なんとなしに日常生活で世話を焼く機会があってそれ以降たぶん懐かれた。なんだかダメな妹持った気になることができる稀有な存在である。
「ど、どうか、した?」
じっと見つめすぎておどおどし始めてしまった。なんだか申し訳ない気持ちになったので適当に誤魔化して話題を切り替える。

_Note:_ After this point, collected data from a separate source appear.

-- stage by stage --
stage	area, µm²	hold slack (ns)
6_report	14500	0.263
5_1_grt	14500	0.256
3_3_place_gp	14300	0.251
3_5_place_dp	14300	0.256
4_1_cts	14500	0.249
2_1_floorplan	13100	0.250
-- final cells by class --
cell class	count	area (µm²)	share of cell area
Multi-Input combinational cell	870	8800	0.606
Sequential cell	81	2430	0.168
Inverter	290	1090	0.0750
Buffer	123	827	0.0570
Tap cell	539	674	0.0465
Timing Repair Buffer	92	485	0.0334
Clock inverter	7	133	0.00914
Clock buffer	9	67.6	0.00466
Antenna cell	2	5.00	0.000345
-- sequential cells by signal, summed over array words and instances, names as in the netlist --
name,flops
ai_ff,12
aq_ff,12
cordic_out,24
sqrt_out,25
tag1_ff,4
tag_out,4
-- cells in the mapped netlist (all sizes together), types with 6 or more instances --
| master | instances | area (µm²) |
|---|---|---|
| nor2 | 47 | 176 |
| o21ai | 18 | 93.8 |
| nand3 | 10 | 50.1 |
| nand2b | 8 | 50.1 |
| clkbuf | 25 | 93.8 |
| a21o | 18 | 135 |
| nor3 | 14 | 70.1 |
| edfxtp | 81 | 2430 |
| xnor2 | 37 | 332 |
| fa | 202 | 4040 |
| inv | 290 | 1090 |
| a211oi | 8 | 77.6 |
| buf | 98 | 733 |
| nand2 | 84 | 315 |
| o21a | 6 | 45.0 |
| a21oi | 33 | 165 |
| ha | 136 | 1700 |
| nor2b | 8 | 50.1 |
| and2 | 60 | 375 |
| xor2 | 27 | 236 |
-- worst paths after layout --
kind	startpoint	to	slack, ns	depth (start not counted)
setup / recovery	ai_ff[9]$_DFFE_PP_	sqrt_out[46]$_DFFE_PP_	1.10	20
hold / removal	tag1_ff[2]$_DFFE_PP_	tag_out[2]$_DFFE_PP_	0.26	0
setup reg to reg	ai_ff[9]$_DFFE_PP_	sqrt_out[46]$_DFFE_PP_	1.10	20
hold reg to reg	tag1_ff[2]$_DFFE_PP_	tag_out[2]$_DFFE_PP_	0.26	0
File: src/iqap_pkg.sv
package iqap_pkg;

   // field widths
   localparam int SAMPLE_W = 12;
   localparam int AMP_W = 16;
   localparam int PHASE_W = 15;
   localparam int AMP_FRAC = 4;

   // cordic setup
   localparam int CORDIC_STAGES_DEF = 16;
   localparam int CORDIC_PRESHIFT = 16;
   localparam int CORDIC_W = 32;
   localparam int ANGLE_FRAC = 30;
   localparam int PHASE_FRAC = 13;
   localparam int ANGLE_SHIFT = ANGLE_FRAC - PHASE_FRAC;
   localparam int ROUND_W = CORDIC_W + 1 - ANGLE_SHIFT;
   localparam int ROUND_HALF = 1 << (ANGLE_SHIFT - 1);

   // square root setup
   localparam int CENTER_W = SAMPLE_W + 1;
   localparam int SUMSQ_W = 2 * SAMPLE_W + 1;
   localparam int RAD_W = SUMSQ_W + 2 * AMP_FRAC;
   localparam int ROOT_W = (RAD_W + 1) / 2;

   localparam logic [SAMPLE_W-1:0] MID_SCALE_RESET = 12'd2047;
   localparam logic signed [PHASE_W-1:0] PHASE_HALF_PI = 15'sd12868;

   // flags that ride along with each word
   typedef struct packed {
      logic last;
      logic q_zero;
      logic i_zero;
      logic negate;
   } iqap_tag_type;

   typedef struct packed {
      logic signed [CORDIC_W-1:0] x;
      logic signed [CORDIC_W-1:0] y;
      logic signed [CORDIC_W-1:0] z;
   } iqap_cordic_type;

   typedef struct packed {
      logic [RAD_W-1:0]  rem;
      logic [ROOT_W-1:0] root;
   } iqap_sqrt_type;

   // floor(atan(2^-k) * 2^30)
   function automatic logic signed [CORDIC_W-1:0] iqap_atan(input int k);
      logic signed [CORDIC_W-1:0] a;
      case (k)
         0:  a = 32'sd843314856;
         1:  a = 32'sd497837829;
         2:  a = 32'sd263043836;
         3:  a = 32'sd133525158;
         4:  a = 32'sd67021686;
         5:  a = 32'sd33543515;
         6:  a = 32'sd16775850;
         7:  a = 32'sd8388437;
         8:  a = 32'sd4194282;
         9:  a = 32'sd2097149;
         10: a = 32'sd1048575;
         11: a = 32'sd524287;
         12: a = 32'sd262143;
         13: a = 32'sd131071;
         14: a = 32'sd65535;
         15: a = 32'sd32767;
         16: a = 32'sd16383;
         17: a = 32'sd8191;
         18: a = 32'sd4095;
         19: a = 32'sd2047;
         20: a = 32'sd1023;
         21: a = 32'sd511;
         22: a = 32'sd255;
         23: a = 32'sd127;
         default: a = '0;
      endcase
      return a;
   endfunction

endpackage

File: src/iqap_cordic_stage.sv
module iqap_cordic_stage import iqap_pkg::*; #(
   parameter int STAGE_IDX = 0,
   parameter bit ACTIVE = 1'b1
) (
   input  logic            clock,
   input  logic            enable,
   input  iqap_tag_type    tag_d,
   input  iqap_cordic_type cordic_d,
   output iqap_tag_type    tag_q,
   output iqap_cordic_type cordic_q
);

   localparam logic signed [CORDIC_W-1:0] ANGLE = iqap_atan(STAGE_IDX);

   iqap_tag_type    tag_ff;
   iqap_cordic_type cordic_ff;
   iqap_cordic_type cordic_in;
   logic signed [CORDIC_W-1:0] x_shift;
   logic signed [CORDIC_W-1:0] y_shift;

   assign x_shift = $signed(cordic_d.x) >>> STAGE_IDX;
   assign y_shift = $signed(cordic_d.y) >>> STAGE_IDX;

   // one vectoring rotation, driving y toward zero
   always_comb begin
      cordic_in = cordic_d;
      if (ACTIVE) begin
         if (!cordic_d.y[CORDIC_W-1]) begin
            cordic_in.x = cordic_d.x + y_shift;
            cordic_in.y = cordic_d.y - x_shift;
            cordic_in.z = cordic_d.z + ANGLE;
         end else begin
            cordic_in.x = cordic_d.x - y_shift;
            cordic_in.y = cordic_d.y + x_shift;
            cordic_in.z = cordic_d.z - ANGLE;
         end
      end
   end

   always_ff @(posedge clock) begin
      if (enable) begin
         tag_ff    <= tag_d;
         cordic_ff <= cordic_in;
      end
   end

   assign tag_q    = tag_ff;
   assign cordic_q = cordic_ff;

endmodule

File: config.mk
export PLATFORM = sky130hd
export DESIGN_NAME = iqap_cordic_stage
export DESIGN_NICKNAME = d
export VERILOG_FILES = /design/src/iqap_pkg.sv /design/src/iqap_cordic_stage.sv
export SDC_FILE = /design/constraint.sdc
export NUM_CORES = 1
export LEC_CHECK = 0
export BUFFER_PORTS_ARGS = -buffer_cell sky130_fd_sc_hd__buf_4
export CORE_UTILIZATION = 50
export CTS_BUF_LIST = sky130_fd_sc_hd__clkbuf_8
export DETAILED_ROUTE_END_ITERATION = 16
export GPL_TIMING_DRIVEN = 1
export HOLD_SLACK_MARGIN = 0.15
export PLACE_DENSITY = 0.83
export SYNTH_ARGS = -nofsm -noshare
export SYNTH_HDL_FRONTEND = slang
export SYNTH_SLANG_ARGS = --single-unit
File: constraint.sdc
create_clock -name clock -period 9.6 [get_ports clock]
set_clock_uncertainty 0.15 [all_clocks]
set_input_delay 0.96 -clock clock [delete_from_list [all_inputs] [get_ports clock]]
set_output_delay 0.96 -clock clock [all_outputs]
set_load 0.01 [all_outputs]
# ---- Word-level counts from Yosys, hierarchy flattened
# Index checks and enable logic that the tools add are counted.
# Widths: inputs -> output; s select.
dict set report totals {
  in_bits 102
  out_inout_bits 100
  reg_bits 100
}
dict set report op_classes {
  n_mux 1
  n_addsub 5
}
# operator count
set ops {}
lappend ops {{$mux 96} 1}
lappend ops {{$sub 32x32->32} 2}
lappend ops {{$add 32x31->32 const B} 1}
lappend ops {{$add 32x32->32} 1}
lappend ops {{$sub 32x31->32 const B} 1}

# ---- Logic depth before layout (Yosys ltp)
# Gate-level depths: netlist of the first run.
dict set report logic_depth {
  depth_word 2
  depth_mapped 14
}

# ---- Worst setup path before layout of the first run
# No wires, ideal clock.
dict set report synth_timing {
  kind {input -> register}
  startpoint {input cordic_d[63] (netlist bit)}
  endpoint {register cordic_ff (netlist bit cordic_q[29]), data pin}
  stages 14
  t_required_ps 9192
  setup_slack_ps 5048
  arrival_ps 4144
  cell_sequence {clkbuf_1 > inv_1 > clkbuf_1 > clkbuf_1 > ha_1 > a211o_1 > a211oi_1 > nor2_1 > a21oi_1 > o21ai_1 > a221o_1 > a21o_1 > a21oi_1 > xnor2_1}
}
# element line
set synth_rtl {}
lappend synth_rtl {{from (decl)} iqap_cordic_stage.sv:8} ;# input iqap_cordic_type cordic_d,
lappend synth_rtl {{to (signal assigned)} iqap_cordic_stage.sv:43} ;# cordic_ff <= cordic_in;
lappend synth_rtl {{to (decl)} iqap_cordic_stage.sv:16} ;# iqap_cordic_type cordic_ff;

==> metrics.md, run 1 <==
| Metric | Value |
|---|---|
| Status | complete, no violations |
| Slew at the pin closest to its max-slew limit | 1.17 ns |
| First-pass GRT wire length | 42300 µm |
| Cell count after synthesis | 1075 |
| HPWL Detailed | 21400 µm |
| Nets | 1483 |
| Initial Utilization | 51.3% |
| Setup TNS | 0 ns |
| Final core utilization | 61.2% |
| Ports | 202 |
| Die width | 141 µm |
| Die area | 19800 µm² |
| DRT antenna net count | 0 |
| Critical path endpoint category | register |
| Ys async rst share | 0% |
| Syn Nets | 1311 |
| RSZ-0062 raised after global routing | no |
| Die height | 141 µm |
| Max H-tree Level | 3 |
| CTS tree | built |
| Routed WL | 26900 µm |
| Fmax | 0.208 GHz |
| VDD IR max | 0.0608 mV |
| Inserted Diodes | 0 |
| Top cells by count, synth | ha_1, a21oi_1, edfxtp_1 |
| Post-synth top area share | 30.9% |
| Post-CTS Setup Inserts | 0 |
| Root Driver | clkbuf_8 |
| Core Area | 18800 µm² |
| Setup Viol. Count Final | 0 |
| Slew Viols, Final | 0 |
| Input/output buffers | 201 |
| 1st-iter DRT viols | 925 |
| Final Cycle Share | 50.1% |
| Via count | 8819 |
| FILL cells | 1672 |
| CP arrival | 4.80 ns |
| Clock tree buffer depth | 2 |
| Detailed Routing Iterations Pass 1 | 6 |
| Overall power | 1.57 mW |
| Count leader, synth | ha_1 |
| Max-Cap Viols | 0 |
| Static Leak | 5.20 nW |
| CP Max Fanout | 76 |
| Final worst slack | 4.79 ns |
| Clock sinks | 99 |
| Yosys reg bits | 99 |
| Seq/Total Area, Yosys | 30.9% |
| PwrDens | 136 nW/µm² |
| Resize count post-CTS | 0 |
| Area Growth Syn to Fin | 19.3% |
| Setup CP Type | in -> reg |
| Critical path launch point type | input pin |
| EDFF count, synth | 99 |
| Share of layout cells above drive strength 1 | 19.3% |
| Slew margin rel. | 22.3% |
| Antenna violations before repair | 0 |
| Synth Area per Inst | 8.95 µm² |
| Final Hold Fails | 0 |
| Syn Std Cell Area | 9620 µm² |
| Tot GR Track Use | 26.9% |
| Worst hold path type | in -> reg |
| Routability cong. | 0.968 |
| Hold buffer count at CTS | 0 |
| YS warnings | 0 |
| Post-synth top area cell | edfxtp_1 |
| Drt wl/cell | 18.1 µm |
| Largest net degree at the start of global routing | 89 |
| Top post-synthesis cells by area | edfxtp_1, ha_1, a21oi_1, xnor2_1, nor2_1 |
| Pre-CTS setup slack | 4.47 ns |
| Core Rows | 50 |
| Drc violations | 0 |
| Clock slew seen by the registers of the worst setup and hold paths | 0.10 ns |
| Synth cell types | 73 |
| CTS buffer count | 9 |
| Vias in the first global route | 8121 |
| CP required | 9.59 ns |
| Post-layout min period | 4.81 ns |
| GRT overflow | 0 |
| Vias/cell | 5.93 |
| Predominant post-synthesis flop cell | edfxtp_1 |
==> layout by cell type, fill, tap and decap left out, types with 20 or more instances in the layout <==
cell	count
buf_4	203
ha_1	130
a21oi_1	128
edfxtp_1	99
nor2_1	98
inv_1	95
xnor2_1	66
o21ai_0	52
nand2_1	50
a21o_1	35
o21bai_1	20
xor2_1	20
mux2i_1	20
==> registers in the layout, indices dropped and copies added (netlist names) <==
| register | count |
|---|---|
| tag_q | 4 |
| cordic_q | 95 |
==> per-layer routing <==
layer,share of wire [%],GRT usage (%),vias to the layer above
li1,-,-,4209
met3,9.1,4.08,39
met1,42,36.9,4104
met4,2.3,8.07,0
met2,46,43.8,467
met5,0,0,-
==> path summary, 6_finish.rpt <==
| check | start | endpoint | slack [ns] | depth (start not counted) |
|---|---|---|---|---|
| setup / recovery | cordic_d[63] | cordic_q[30] | 4.79 | 12 |
| hold / removal | cordic_d[1] | cordic_q[1] | 0.60 | 1 |
==> per-stage QoR <==
stage | hold slack, ns | area (µm²) | cells
detailed placement | 0.991 | 11300 | 1470
CTS | 0.589 | 11500 | 1486
floorplan | 0.909 | 9620 | 1075
finish | 0.600 | 11500 | 1486
global route | 0.582 | 11500 | 1486
global placement | 0.988 | 11300 | 1470
==> power breakdown <==
part	switching (mW)	internal, mW
sequential	0.0209	0.571
combinational	0.376	0.285
clock	0.162	0.152
==> kinds of logic (layout without fill, tap and decap cells) <==
group / Yosys count / after routing / share of synthesized area [%]
buf+inv: 141 / 318 / 5.84
simple gates: 235 / 235 / 11.1
flops: 99 / 99 / 30.9
fa+ha+maj: 134 / 134 / 17.7
xor+xnor: 86 / 86 / 7.83
compound gates: 359 / 359 / 24.4
mux: 21 / 21 / 2.20
==> critical path, stage by stage <==
cell and delay (ns):
buf_4 0.59, inv_2 0.42, buf_4 0.43, ha_1 0.41, and3_1 0.22, a221oi_1 0.39
o21ai_1 0.13, a31oi_1 0.30, a21oi_1 0.20, a21bo_2 0.27, a221oi_1 0.29, xnor2_1 0.10
==> final cells by class <==
type	instances	area (µm²)	area share (%)
multi-input combinational	835	6090	53.0
sequential	99	2970	25.9
timing repair buffer	203	1520	13.3
inverter	99	372	3.24
tap	234	293	2.55
clock buffer	9	124	1.08
clock inverter	7	106	0.926
Power figures use the tool's default switching activity.
==> run 2, diff against run 1 <==
--- a/config.mk
+++ b/config.mk
@@ -5,13 +5,14 @@
 export SDC_FILE = /design/constraint.sdc
 export NUM_CORES = 1
 export LEC_CHECK = 0
+export ABC_AREA = 1
 export BUFFER_PORTS_ARGS = -buffer_cell sky130_fd_sc_hd__buf_4
 export CORE_UTILIZATION = 50
 export CTS_BUF_LIST = sky130_fd_sc_hd__clkbuf_8
 export DETAILED_ROUTE_END_ITERATION = 16
 export GPL_TIMING_DRIVEN = 1
 export HOLD_SLACK_MARGIN = 0.15
-export PLACE_DENSITY = 0.83
+export PLACE_DENSITY = 0.84
 export SYNTH_ARGS = -nofsm -noshare
 export SYNTH_HDL_FRONTEND = slang
 export SYNTH_SLANG_ARGS = --single-unit
==> constraint.sdc (replaced) <==
create_clock -name clock -period 4.35 [get_ports clock]
set_clock_uncertainty 0.15 [all_clocks]
set_input_delay 0.435 -clock clock [delete_from_list [all_inputs] [get_ports clock]]
set_output_delay 0.435 -clock clock [all_outputs]
set_load 0.01 [all_outputs]
==> run 2 against run 1 <==
Wire length increased by 53%. Clock power increased by 120%. Highest routed layer unchanged. Largest cell class unchanged. Core utilization decreased by 1.6 points.
==> metrics.md, run 2 <==
| Metric | Value |
|---|---|
| Input/output buffers | 201 |
| Inserted Diodes | 0 |
| Met3 usage | 3.97% |
| Initial Utilization | 51.5% |
| Ys async rst share | 0% |
| Max H-tree Level | 3 |
| Status | complete, no violations |
| Slew at the pin closest to its max-slew limit | 0.776 ns |
| Final Hold Fails | 0 |
| Nets | 2306 |
| Count leader, synth | nand2_1 |
| Setup Viol. Count Final | 0 |
| GR Layer Usage met1 | 39.8% |
| Tot GR Track Use | 33.0% |
| PwrDens | 260 nW/µm² |
| Drc violations | 0 |
| Worst hold path type | in -> reg |
| Routability cong. | 0.990 |
| Reg area | 2970 µm² |
| Drt wl/cell | 17.1 µm |
| Post-CTS Setup Inserts | 0 |
| Die height | 158 µm |
| CP Max Fanout | 60 |
| Vias in the first global route | 12533 |
| Yosys reg bits | 99 |
| Post-synth top area share | 24.3% |
| YS warnings | 0 |
| CP required | 4.38 ns |
| Synth Area per Inst | 6.47 µm² |
| Clock sinks | 99 |
| Final worst slack | 1.65 ns |
| Final Cycle Share | 62.0% |
| Syn Nets | 2126 |
| Hold slack | 0.207 ns |
| Clock tree buffer depth | 2 |
| Via count | 12852 |
| HPWL Detailed | 34000 µm |
| Root Driver | clkbuf_8 |
| Syn Std Cell Area | 12200 µm² |
| Synth cell types | 46 |
| Ports | 202 |
| Setup TNS | 0 ns |
| Fmax | 0.371 GHz |
| Predominant post-synthesis flop cell | edfxtp_1 |
| Area Growth Syn to Fin | 15.7% |
| Overall power | 3.69 mW |
| VDD IR max | 0.152 mV |
| Number of flip-flops in the largest register | 95 |
| Post-synth top area cell | edfxtp_1 |
| Vias/cell | 5.37 |
| Core Rows | 56 |
| Static Leak | 7.57 nW |
| Detailed Routing Iterations Pass 1 | 7 |
| Cell count after synthesis | 1890 |
| Resize count post-CTS | 0 |
| Post-layout min period | 2.70 ns |
| DRT antenna net count | 0 |
| Top cells by count, synth | nand2_1, inv_1, nand3_1 |
| Critical path endpoint category | register |
| Core Area | 23800 µm² |
| Routing usage on met2 | 57.2% |
| Antenna violations before repair | 0 |
| Routed WL | 41000 µm |
| CTS buffer count | 9 |
| First-pass GRT wire length | 63000 µm |
| Seq/Total Area, Yosys | 24.3% |
| Clock slew seen by the registers of the worst setup and hold paths | 0.12 ns |
| Critical path launch point type | input pin |
| Pre-CTS setup slack | 1.28 ns |
| Max-Cap Viols | 0 |
| Die width | 158 µm |
| Multi-input logic area | 7760 µm² |
| GRT overflow | 0 |
| Slew Viols, Final | 0 |
| EDFF count, synth | 99 |
| RSZ-0062 raised after global routing | no |
| CP arrival | 2.73 ns |
| Die area | 25100 µm² |
| Largest net degree at the start of global routing | 62 |
| Share of layout cells above drive strength 1 | 14.5% |
| Setup CP Type | in -> reg |
| FILL cells | 2311 |
| Top post-synthesis cells by area | edfxtp_1, nand2_1, ha_1, inv_1, nand3_1 |
| Global route hottest layer | met2 |
| 1st-iter DRT viols | 970 |
| Most frequent cells in the layout | nand2_1, inv_1, buf_4, nand3_1, nor2_1 |
| Leading cell type in the layout, fill and taps excluded | nand2_1 |
| Slew margin rel. | 48.3% |
| CTS tree | built |
-- run 2: power by group --
group	total (mW)	switching, mW	internal, mW	leakage (nW)
clock	0.685	0.448	0.238	0.107
sequential	1.28	0.0512	1.23	0.967
combinational	1.72	1.10	0.622	6.50
total	3.69	1.60	2.09	7.57
-- run 2: cell families after synthesis --
family / share of synthesized area, %
DFF: 24.3
AOI/OAI and AO/OA: 10.2
and+or+nand+nor: 36.0
xor gates and xnor gates: 3.22
buffers and inverters: 12.3
adders and majority gates: 13.9
muxes: 0.0818
-- run 2: cell type report --
class	instances	share of cell area [%]
tap	319	2.82
clock buffer	9	0.875
timing repair buffer	212	11.4
multi-input combinational	1429	54.8
clock inverter	7	0.628
inverter	319	8.46
sequential	99	21.0
-- run 2: worst max-delay path: stages --
cell and delay (ns):
buf_4 0.25, buf_4 0.66, ha_1 0.41, a21o_1 0.22
nand2_1 0.06, nand2_1 0.08, a21oi_1 0.23, nor2_1 0.07
nor2_1 0.13, nand2_1 0.07, nand2_1 0.06, nand2_1 0.04
-- run 2: per-layer routing --
metal,vias up,wire length (µm)
met5,-,0
met4,0,1840
met3,106,3170
met2,595,19200
met1,5794,16800
li1,6357,-
-- run 2: final timing paths --
path / start / to / slack, ns / depth (start not counted)
worst min-delay path: cordic_d[3] / cordic_q[3] / 0.21 / 2
worst max-delay path: cordic_d[63] / cordic_q[29] / 1.65 / 12
-- run 2: timing repair --
| action | in CTS | in global routing |
|---|---|---|
| hold buffers | 7 | 0 |
| hold endpoints to repair | 7 | 0 |
| setup endpoints to repair | 0 | 0 |
-- run 2: metrics by stage --
stage / util (%) / cells / cell area [µm²]
floorplan: - / 1890 / 12200
global placement: 58.4 / 2371 / 13900
detailed placement: 58.4 / 2371 / 13900
CTS: 59.6 / 2394 / 14200
global route: 59.6 / 2394 / 14200
finish: 59.6 / 2394 / 14200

「ううん、何でもないよ。それより前に木下さんが話してくれた物語の状況によく似てるよね」
「んー...どう、だろ?私が読んでたラノベの中だと珍しい理由、だった、かも」
「そうなの?」
「うん、大体魔王が攻めてきてるから助けてーとか、隣の国が攻め込んで来たから協力してみたいな感じ、だった、かな」
「そっかぁ...この後ってどうなるんだろうね?木下さんはやっぱり帰りたい?」
「ま、まぁパパとママに会えないのはちょっと、嫌...かな」
暗く沈んでしまった表情には明らかな寂しさがありありと浮かんでおり木下さんが両親から愛されて育ったことが分かる。
やっぱり自分たちはまだまだ子供で親との突然の別れというものは精神的に相当なショックを与えるものなのだろう。
「だよねぇ、帰る方法見つかるといいんだけど。そのラノベだとどういった方法で帰れたりするの?」
「...テンプレは魔王を倒したら帰れる、とか帰還用の魔法を探したりとか、かな?でもあんまり元の世界に帰る展開ってなかった気がする」
まぁ、そりゃそうか。異世界での物語なのに主人公が元の世界に帰っていったら本末転倒だもんね。
「そっかぁ、どうなるか分からないけどお互い生き残れるように頑張ろうね」
「う、うん...ふへへ」
そんな風に話していると会議室のような部屋へとたどり着いた。転移してきた総勢50名弱の人間が余裕で収まる部屋だった。
こんな大きな部屋いつ使うんだろう?と思いながらも取り敢えず端の方に座っておく。木下さんも隣に腰かけた。
「それじゃあ今後についての話し合いを始めよう。まだみんなも状況がよく掴めていなくて混乱していると思うが今後にかかわる大事な話し合いだ。しっかり考えてどんどん意見を出してくれ。正直、先生たちにとっても予想外の事態ではあるんだがみんなで乗り越えていこう!」
生徒からの人望が厚い担任の花宮先生が話し合いを進行していく。その近くには皇帝陛下がいて、なにかこの世界について質問があった時に答えてくれるらしい。副担任の東先生は部屋の隅の方で静かに座っていた。
こうして総勢50名弱による会議が始まった。